- **What is needed**
Figure out how many lines of the listing include the string "metrics"; the reply is only that number.

===

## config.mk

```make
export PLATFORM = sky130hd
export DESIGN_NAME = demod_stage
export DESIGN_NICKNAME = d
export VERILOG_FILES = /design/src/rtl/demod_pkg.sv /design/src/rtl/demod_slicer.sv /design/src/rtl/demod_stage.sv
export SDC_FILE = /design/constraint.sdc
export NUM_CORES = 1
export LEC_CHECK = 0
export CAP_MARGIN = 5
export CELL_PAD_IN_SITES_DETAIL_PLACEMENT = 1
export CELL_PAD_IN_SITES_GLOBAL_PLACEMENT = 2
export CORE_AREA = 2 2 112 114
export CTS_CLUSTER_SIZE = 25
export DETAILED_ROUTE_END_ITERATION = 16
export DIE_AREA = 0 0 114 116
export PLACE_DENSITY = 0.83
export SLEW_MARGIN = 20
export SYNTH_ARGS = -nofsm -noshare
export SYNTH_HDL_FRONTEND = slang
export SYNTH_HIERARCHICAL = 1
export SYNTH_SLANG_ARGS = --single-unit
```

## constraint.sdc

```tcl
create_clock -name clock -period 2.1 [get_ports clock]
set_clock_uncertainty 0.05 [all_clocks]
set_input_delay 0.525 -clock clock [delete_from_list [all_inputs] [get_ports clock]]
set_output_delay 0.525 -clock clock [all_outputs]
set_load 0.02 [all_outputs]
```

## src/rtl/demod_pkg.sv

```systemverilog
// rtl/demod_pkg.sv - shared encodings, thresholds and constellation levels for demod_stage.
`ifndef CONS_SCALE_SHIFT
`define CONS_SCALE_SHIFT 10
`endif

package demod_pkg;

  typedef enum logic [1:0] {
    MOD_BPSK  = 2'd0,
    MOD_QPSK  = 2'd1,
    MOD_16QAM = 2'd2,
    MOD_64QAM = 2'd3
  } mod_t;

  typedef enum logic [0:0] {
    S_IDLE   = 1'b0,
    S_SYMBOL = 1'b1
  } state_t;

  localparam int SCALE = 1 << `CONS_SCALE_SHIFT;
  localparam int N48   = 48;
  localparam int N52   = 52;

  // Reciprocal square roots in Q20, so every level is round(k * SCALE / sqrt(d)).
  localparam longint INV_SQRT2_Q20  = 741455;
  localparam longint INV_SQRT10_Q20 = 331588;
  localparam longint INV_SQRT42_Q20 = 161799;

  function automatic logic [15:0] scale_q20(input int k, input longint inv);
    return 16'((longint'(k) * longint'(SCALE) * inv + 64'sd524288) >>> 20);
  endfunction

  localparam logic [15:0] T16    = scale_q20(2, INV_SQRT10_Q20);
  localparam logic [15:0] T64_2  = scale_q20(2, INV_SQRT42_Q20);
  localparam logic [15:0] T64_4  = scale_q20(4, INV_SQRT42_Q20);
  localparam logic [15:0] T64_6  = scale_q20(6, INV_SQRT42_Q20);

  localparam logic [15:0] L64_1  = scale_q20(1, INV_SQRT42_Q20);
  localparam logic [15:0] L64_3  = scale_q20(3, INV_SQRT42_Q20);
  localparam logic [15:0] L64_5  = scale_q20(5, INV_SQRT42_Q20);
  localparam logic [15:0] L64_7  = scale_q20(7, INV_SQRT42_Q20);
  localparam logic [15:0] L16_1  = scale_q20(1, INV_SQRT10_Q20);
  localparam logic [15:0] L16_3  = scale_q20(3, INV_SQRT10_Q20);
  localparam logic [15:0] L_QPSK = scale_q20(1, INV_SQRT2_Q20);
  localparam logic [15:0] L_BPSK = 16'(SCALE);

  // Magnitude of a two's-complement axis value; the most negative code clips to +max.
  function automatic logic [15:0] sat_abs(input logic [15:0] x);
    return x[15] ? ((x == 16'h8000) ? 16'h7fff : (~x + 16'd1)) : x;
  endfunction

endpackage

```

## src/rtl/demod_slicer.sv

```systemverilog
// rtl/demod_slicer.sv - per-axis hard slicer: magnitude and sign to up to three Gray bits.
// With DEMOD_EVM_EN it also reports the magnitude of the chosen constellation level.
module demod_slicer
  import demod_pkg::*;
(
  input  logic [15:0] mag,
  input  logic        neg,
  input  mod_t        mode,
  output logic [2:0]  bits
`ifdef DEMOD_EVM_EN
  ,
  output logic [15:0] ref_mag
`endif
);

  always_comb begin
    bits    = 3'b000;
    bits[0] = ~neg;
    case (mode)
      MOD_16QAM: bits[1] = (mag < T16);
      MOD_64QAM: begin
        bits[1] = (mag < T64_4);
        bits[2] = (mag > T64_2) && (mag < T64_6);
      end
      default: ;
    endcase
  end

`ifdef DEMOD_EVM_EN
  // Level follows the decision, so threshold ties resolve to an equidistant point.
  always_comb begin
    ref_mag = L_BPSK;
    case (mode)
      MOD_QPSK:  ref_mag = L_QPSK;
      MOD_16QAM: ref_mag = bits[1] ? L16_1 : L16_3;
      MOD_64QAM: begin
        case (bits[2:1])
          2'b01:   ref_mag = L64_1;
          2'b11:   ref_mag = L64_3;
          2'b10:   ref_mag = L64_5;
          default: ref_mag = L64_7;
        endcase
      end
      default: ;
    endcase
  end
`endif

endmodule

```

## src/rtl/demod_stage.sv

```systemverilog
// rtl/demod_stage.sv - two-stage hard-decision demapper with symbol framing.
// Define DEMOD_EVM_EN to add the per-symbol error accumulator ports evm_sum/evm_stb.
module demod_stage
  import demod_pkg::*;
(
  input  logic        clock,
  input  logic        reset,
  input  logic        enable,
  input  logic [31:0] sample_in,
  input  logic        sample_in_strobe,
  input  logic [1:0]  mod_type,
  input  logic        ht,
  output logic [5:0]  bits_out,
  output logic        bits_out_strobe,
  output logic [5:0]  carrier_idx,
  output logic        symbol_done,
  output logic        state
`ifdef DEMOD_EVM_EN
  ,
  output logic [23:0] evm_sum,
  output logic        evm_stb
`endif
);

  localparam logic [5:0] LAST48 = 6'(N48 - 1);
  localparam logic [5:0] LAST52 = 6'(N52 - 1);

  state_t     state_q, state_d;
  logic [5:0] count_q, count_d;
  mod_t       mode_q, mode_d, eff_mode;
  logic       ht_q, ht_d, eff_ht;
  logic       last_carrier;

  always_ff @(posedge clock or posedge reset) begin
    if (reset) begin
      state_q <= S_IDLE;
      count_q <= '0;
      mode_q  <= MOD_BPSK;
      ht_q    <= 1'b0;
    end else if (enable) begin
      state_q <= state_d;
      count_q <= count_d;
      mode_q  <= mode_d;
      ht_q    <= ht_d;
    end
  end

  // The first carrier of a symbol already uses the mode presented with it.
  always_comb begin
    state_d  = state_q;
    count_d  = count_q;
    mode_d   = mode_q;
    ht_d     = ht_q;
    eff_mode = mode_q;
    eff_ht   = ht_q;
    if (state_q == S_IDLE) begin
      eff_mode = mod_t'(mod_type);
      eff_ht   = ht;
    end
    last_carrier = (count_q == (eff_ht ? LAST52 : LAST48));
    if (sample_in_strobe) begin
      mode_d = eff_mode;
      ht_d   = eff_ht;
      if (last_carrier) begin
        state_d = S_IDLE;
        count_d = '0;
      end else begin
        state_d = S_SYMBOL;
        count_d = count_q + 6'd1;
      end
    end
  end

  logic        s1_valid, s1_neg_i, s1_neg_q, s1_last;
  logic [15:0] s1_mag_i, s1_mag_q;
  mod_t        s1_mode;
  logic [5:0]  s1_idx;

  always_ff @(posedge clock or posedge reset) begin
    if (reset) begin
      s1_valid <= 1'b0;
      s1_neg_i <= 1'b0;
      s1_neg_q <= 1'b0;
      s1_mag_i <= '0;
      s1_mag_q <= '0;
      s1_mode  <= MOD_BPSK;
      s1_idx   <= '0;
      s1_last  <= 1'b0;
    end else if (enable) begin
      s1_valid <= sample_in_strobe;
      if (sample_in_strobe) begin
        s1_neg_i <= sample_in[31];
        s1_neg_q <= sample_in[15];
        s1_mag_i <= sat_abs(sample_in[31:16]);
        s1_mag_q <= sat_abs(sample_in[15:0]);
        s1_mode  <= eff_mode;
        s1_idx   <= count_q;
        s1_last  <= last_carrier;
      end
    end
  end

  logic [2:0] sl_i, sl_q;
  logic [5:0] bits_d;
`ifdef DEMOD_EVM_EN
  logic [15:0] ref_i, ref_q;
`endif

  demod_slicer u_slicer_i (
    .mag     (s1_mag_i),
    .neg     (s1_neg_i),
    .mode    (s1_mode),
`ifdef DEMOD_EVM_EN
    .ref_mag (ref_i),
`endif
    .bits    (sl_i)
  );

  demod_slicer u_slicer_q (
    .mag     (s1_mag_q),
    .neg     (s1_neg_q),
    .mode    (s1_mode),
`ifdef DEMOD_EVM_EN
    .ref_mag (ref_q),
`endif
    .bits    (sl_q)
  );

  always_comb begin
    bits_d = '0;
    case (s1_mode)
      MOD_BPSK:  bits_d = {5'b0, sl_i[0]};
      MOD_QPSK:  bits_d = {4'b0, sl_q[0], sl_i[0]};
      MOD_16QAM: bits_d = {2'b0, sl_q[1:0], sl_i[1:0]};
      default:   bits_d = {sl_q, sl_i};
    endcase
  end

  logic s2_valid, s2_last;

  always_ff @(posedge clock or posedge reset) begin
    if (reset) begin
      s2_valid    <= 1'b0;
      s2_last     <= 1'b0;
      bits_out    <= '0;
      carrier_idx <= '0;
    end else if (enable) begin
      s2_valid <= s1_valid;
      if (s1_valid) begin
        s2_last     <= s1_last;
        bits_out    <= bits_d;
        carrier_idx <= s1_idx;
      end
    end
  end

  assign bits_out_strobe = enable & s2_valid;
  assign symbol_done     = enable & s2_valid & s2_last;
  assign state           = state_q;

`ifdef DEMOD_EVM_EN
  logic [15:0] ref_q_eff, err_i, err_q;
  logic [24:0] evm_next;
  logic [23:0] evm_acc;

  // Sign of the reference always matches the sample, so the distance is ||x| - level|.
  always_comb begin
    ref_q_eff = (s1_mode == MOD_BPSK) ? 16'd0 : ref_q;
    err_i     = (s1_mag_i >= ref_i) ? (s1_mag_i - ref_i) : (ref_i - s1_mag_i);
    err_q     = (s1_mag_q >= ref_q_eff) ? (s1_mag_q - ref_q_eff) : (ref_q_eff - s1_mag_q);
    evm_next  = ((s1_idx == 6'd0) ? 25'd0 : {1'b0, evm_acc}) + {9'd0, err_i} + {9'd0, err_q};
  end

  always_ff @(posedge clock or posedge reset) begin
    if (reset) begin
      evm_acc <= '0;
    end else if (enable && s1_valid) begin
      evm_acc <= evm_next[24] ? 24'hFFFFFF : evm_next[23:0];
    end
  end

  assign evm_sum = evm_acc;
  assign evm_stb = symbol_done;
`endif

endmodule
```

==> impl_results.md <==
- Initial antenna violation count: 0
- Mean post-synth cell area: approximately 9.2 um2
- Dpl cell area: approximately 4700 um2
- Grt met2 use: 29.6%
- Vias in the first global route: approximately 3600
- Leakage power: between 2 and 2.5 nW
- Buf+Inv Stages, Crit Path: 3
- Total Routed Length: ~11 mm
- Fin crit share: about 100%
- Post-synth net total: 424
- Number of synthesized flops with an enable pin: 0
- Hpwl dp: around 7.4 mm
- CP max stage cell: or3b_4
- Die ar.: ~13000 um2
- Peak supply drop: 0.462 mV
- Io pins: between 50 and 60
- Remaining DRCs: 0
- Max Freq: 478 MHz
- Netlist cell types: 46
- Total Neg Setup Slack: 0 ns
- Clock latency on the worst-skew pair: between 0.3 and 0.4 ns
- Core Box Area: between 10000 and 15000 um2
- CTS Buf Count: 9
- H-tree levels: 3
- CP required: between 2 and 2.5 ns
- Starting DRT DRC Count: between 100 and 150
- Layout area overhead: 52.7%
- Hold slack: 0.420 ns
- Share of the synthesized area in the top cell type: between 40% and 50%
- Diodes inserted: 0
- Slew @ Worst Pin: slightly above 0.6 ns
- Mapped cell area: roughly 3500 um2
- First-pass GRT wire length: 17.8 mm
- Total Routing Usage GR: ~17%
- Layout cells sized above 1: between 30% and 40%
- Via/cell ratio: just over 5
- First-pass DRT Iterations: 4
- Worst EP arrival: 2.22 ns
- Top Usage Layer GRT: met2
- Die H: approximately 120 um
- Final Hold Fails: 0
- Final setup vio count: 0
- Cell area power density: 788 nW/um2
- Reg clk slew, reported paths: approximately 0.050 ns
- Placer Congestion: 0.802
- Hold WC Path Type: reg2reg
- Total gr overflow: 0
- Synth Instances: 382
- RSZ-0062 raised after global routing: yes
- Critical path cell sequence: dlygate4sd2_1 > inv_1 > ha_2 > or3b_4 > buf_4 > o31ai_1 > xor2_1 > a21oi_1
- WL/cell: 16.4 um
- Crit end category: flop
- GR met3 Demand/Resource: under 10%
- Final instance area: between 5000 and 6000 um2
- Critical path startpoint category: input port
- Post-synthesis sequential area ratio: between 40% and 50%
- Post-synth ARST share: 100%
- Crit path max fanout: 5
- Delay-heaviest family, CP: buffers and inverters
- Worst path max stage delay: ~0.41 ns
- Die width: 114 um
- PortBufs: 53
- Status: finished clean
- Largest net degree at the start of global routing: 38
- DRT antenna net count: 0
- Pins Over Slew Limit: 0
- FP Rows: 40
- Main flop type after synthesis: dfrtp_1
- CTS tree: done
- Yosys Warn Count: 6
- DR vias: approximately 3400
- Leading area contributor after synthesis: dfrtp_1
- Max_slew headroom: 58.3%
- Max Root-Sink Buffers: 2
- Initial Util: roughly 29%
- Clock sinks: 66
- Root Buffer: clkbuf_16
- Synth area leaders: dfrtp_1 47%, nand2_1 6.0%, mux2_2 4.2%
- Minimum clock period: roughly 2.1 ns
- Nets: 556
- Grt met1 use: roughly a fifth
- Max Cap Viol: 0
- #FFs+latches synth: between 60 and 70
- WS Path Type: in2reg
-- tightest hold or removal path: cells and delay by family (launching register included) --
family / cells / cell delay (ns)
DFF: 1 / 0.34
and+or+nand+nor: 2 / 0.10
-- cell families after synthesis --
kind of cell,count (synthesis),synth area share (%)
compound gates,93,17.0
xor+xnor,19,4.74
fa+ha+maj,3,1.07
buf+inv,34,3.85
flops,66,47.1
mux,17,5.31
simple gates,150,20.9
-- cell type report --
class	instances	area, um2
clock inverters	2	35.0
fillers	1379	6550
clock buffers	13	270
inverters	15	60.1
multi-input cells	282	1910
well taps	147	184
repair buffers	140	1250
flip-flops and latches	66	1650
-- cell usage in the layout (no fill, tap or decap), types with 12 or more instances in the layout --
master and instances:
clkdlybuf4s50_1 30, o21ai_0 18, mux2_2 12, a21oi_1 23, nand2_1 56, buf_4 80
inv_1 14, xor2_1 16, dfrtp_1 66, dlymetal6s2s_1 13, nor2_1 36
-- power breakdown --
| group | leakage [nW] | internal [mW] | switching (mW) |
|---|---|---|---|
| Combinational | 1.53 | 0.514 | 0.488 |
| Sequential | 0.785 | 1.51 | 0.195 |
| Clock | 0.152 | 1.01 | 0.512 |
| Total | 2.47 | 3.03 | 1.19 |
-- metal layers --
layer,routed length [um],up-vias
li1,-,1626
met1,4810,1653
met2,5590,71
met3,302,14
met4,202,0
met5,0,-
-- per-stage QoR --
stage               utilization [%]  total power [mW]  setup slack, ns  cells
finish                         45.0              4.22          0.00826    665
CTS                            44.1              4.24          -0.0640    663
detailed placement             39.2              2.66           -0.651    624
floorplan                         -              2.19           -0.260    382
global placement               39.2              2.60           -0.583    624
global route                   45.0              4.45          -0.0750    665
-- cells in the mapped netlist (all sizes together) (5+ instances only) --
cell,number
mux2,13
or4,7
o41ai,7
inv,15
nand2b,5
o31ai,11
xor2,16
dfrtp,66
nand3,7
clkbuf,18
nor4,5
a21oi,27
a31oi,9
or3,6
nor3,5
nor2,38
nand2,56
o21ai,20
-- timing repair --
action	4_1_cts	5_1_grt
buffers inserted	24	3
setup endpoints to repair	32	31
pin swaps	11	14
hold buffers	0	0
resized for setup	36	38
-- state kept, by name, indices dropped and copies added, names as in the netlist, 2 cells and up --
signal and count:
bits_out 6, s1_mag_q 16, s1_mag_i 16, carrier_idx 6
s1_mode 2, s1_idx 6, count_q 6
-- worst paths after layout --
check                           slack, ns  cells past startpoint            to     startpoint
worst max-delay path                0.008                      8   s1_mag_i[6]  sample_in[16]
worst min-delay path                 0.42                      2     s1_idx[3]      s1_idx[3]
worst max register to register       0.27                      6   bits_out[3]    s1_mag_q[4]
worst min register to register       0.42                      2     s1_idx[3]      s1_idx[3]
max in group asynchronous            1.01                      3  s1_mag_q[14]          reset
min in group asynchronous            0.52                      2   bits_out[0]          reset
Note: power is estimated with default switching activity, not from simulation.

===

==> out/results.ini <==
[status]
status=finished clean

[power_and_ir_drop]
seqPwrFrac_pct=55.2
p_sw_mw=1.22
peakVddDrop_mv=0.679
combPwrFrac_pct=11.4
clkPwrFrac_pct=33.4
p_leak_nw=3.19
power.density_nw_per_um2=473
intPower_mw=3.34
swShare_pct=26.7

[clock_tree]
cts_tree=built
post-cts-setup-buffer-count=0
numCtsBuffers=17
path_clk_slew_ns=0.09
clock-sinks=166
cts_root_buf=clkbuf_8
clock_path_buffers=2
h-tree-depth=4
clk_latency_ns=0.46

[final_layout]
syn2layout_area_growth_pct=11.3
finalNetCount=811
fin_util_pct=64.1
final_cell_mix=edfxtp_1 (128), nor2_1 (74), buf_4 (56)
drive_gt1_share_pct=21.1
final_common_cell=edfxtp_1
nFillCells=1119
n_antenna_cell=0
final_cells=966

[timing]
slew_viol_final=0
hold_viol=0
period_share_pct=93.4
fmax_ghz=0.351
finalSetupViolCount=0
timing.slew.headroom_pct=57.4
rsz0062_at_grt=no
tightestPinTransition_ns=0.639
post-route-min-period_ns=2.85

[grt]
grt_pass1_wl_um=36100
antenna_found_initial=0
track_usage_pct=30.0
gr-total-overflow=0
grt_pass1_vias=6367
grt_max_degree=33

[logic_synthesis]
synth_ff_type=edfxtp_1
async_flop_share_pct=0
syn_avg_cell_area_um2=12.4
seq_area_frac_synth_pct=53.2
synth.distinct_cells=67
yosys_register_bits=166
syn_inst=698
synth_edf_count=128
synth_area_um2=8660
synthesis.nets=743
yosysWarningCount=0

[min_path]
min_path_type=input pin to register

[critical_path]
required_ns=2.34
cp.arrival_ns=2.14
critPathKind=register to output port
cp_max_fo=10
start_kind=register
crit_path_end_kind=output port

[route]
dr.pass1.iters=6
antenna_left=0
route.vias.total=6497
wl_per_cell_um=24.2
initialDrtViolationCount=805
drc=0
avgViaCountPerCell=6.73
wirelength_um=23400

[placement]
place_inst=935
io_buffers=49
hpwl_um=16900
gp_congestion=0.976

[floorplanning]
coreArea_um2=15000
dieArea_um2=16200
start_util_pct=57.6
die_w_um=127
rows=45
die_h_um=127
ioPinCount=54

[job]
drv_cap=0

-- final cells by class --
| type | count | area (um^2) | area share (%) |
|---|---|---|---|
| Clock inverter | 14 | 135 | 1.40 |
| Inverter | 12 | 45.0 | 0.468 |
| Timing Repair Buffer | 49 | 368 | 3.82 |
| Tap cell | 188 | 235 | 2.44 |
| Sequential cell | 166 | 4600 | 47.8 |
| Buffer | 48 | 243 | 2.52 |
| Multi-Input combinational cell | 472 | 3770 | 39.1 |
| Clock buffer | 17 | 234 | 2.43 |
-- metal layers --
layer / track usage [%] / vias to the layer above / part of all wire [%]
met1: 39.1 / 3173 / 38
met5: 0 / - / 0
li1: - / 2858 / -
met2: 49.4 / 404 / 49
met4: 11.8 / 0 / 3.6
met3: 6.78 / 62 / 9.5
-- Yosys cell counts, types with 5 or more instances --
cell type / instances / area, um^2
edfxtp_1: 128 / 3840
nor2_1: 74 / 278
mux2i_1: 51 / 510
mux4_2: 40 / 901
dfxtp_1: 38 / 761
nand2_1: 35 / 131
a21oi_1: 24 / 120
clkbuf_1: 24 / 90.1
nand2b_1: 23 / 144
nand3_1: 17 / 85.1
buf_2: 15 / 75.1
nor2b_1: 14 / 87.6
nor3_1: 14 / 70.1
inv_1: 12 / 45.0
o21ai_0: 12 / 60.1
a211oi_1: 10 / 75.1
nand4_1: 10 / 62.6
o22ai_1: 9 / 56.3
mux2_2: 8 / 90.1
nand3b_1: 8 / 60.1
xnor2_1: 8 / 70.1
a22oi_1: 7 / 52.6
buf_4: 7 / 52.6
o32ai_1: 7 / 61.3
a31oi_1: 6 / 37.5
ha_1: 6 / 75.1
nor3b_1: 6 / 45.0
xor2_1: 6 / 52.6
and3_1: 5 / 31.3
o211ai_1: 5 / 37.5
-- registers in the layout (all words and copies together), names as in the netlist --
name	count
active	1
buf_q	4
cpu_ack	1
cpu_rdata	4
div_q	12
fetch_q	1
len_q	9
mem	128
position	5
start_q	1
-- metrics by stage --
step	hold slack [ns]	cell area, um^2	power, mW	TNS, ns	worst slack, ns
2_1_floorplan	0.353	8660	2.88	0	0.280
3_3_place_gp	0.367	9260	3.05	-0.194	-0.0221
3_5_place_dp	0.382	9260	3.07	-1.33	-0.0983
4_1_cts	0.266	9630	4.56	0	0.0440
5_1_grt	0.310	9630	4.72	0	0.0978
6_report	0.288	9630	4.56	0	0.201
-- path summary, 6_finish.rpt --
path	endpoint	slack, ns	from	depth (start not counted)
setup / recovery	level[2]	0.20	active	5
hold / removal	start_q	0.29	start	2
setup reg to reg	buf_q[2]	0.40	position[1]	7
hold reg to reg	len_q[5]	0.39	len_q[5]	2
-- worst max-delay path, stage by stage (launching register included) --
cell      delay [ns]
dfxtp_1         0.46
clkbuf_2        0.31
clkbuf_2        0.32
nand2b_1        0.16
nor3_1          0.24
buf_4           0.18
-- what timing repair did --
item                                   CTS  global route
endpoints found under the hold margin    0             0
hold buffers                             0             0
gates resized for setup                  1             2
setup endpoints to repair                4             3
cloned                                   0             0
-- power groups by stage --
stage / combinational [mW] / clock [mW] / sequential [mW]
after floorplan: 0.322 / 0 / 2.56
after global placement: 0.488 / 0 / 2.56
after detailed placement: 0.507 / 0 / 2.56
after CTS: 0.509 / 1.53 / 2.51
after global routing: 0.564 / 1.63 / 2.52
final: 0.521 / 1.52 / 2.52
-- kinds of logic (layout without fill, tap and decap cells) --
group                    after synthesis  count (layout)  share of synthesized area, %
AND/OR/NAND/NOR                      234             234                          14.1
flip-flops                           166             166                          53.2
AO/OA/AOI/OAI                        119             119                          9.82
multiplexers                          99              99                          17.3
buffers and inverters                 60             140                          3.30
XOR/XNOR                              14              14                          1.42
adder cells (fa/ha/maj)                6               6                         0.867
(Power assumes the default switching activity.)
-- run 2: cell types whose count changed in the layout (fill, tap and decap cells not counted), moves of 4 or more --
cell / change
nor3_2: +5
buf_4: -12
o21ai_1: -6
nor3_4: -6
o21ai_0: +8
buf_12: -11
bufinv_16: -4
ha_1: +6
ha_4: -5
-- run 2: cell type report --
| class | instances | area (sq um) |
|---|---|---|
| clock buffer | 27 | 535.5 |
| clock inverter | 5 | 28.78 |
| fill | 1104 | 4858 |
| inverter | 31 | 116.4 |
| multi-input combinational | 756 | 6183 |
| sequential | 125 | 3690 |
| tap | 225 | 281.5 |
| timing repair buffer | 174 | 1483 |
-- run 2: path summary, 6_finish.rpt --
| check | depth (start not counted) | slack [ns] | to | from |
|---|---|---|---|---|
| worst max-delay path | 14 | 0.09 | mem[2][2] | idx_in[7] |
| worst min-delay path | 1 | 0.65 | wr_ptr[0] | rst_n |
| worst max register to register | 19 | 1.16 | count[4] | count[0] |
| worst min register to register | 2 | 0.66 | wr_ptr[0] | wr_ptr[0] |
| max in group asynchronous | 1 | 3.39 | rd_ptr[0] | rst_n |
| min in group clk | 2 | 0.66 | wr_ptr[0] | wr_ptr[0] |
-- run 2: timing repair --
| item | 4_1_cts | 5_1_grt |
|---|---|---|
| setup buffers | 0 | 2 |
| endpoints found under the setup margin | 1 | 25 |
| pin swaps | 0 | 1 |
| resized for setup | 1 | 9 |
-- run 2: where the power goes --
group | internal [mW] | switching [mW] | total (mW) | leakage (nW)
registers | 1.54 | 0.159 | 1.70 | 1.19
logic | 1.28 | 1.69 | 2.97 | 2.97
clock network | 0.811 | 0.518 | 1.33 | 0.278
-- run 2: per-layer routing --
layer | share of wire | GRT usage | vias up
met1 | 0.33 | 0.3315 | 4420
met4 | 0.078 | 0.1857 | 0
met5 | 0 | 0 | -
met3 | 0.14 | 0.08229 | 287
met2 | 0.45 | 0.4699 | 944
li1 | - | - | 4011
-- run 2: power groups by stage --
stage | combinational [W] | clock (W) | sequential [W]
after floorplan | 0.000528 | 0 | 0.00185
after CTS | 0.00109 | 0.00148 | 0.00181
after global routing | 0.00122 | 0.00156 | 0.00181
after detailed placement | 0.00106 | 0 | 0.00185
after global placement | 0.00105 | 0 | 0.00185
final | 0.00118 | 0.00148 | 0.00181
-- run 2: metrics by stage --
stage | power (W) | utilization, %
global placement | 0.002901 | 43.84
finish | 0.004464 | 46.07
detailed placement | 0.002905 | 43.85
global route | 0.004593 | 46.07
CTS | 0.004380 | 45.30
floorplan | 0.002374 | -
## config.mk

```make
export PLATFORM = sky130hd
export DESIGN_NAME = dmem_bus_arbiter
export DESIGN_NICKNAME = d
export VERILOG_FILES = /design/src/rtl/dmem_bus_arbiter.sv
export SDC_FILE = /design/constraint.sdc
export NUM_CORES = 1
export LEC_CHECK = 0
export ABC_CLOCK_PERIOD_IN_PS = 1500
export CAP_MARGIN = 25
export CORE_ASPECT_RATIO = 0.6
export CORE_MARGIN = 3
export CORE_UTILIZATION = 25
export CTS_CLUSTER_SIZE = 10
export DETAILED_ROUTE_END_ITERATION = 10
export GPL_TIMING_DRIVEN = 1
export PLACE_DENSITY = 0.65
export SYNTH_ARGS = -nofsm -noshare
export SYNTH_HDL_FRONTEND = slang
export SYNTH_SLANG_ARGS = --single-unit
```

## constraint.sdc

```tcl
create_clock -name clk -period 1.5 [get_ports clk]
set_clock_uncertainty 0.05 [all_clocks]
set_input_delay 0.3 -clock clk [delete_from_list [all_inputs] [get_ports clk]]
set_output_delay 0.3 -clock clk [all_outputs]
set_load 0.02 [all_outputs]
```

===

- **Response to this task**
2